My eyelids fluttered open when Joey’s alarm went off at 7:30 a.m. It was day 24 of our road trip and we were at Joey’s mom’s house in Williamsport, PA. Still in PA at almost the first quarter mark, would you believe it? Joey’s mom, Mary, was in a golf tournament this morning so we had said our good-byes the night before but Joey and I got up early, early, to wish her luck and say farewell again. And of course, Tom said his goodbyes to Bernadette. We’ll see you in Chicago Bern!
We took our time leaving but when we did get on the road the first stop was Selinsgrove, PA, our old stomping grounds. We were headed to Susquehanna University to talk to one of our favorite philosophy professors, Dr. Coleen Zoller.
Though we were each on separate paths in college, we all managed to find Dr. Zoller and take one or more of her classes.
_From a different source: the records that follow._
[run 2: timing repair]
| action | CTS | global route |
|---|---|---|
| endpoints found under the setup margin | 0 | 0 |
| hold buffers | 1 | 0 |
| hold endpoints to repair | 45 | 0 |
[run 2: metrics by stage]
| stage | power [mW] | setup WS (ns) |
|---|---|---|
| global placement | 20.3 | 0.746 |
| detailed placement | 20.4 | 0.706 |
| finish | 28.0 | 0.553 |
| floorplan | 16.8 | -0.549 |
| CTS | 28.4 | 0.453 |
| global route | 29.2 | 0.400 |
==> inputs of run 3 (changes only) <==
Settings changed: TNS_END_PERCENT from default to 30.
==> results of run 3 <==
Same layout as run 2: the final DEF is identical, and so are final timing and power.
Tom, our resident philosophy minor, had arranged to talk to the good doctor about the philosophy of travel. Joey shot video and I played the stealthy photographer snapping photos while Tom sat with the good doctor discussing this interesting topic.
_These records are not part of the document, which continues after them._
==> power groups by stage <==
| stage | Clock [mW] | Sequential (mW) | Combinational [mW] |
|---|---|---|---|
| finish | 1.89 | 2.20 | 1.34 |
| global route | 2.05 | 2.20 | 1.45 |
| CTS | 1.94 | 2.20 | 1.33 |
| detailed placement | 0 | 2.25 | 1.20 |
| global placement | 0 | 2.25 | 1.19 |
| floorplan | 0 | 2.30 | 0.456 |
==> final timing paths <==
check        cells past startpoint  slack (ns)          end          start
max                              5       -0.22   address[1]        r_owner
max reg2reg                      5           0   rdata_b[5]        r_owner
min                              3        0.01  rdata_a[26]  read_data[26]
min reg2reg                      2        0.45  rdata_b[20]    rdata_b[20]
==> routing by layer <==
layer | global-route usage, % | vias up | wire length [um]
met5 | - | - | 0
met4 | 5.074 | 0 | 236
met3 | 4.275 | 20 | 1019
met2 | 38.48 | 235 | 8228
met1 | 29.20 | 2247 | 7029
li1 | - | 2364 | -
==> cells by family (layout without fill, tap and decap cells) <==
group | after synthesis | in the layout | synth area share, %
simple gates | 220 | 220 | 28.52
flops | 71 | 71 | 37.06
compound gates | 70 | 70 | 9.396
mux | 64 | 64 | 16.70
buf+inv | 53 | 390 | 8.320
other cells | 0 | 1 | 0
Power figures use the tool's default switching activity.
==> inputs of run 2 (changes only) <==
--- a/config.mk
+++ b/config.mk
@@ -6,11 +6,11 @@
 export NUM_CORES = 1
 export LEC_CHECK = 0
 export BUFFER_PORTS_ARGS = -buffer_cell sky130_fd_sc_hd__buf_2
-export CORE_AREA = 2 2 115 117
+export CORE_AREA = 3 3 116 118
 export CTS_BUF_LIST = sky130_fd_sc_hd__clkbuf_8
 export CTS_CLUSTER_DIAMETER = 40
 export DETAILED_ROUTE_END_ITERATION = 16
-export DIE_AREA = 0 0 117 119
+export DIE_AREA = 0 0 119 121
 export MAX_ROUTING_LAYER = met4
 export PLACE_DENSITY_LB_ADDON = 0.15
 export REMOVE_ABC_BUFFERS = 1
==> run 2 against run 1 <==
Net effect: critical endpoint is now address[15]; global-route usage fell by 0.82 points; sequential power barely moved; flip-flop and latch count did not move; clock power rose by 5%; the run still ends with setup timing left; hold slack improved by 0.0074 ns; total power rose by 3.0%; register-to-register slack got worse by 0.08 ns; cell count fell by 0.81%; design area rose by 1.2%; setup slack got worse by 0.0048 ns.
A point that resonated with me particularly was when Dr. Zoller started talking about travel and how it expands your sense of yourself. She specifically mentioned her own experience studying abroad in Greece and how it forced her out of her comfort zone. She spoke mainly in terms of trying new foods which she had previously convinced herself she hated, for instance onions. In talking about travel and the expansion of personal knowledge both in terms of who you are as a person and what the culture is like that you have immersed yourself in, I thought back to an email my dad had written me before we left on the trip marking this same important duality of travel and asking me to ask myself who I am as a result of our trip as well as outside of our trip.So far, one quarter through this trip, we have learned several useful lessons about travel in general, like make sure the GPS is going to the right state, don’t leave your important stuff on top of the car and never, under any circumstance whatsoever, drive in New York City.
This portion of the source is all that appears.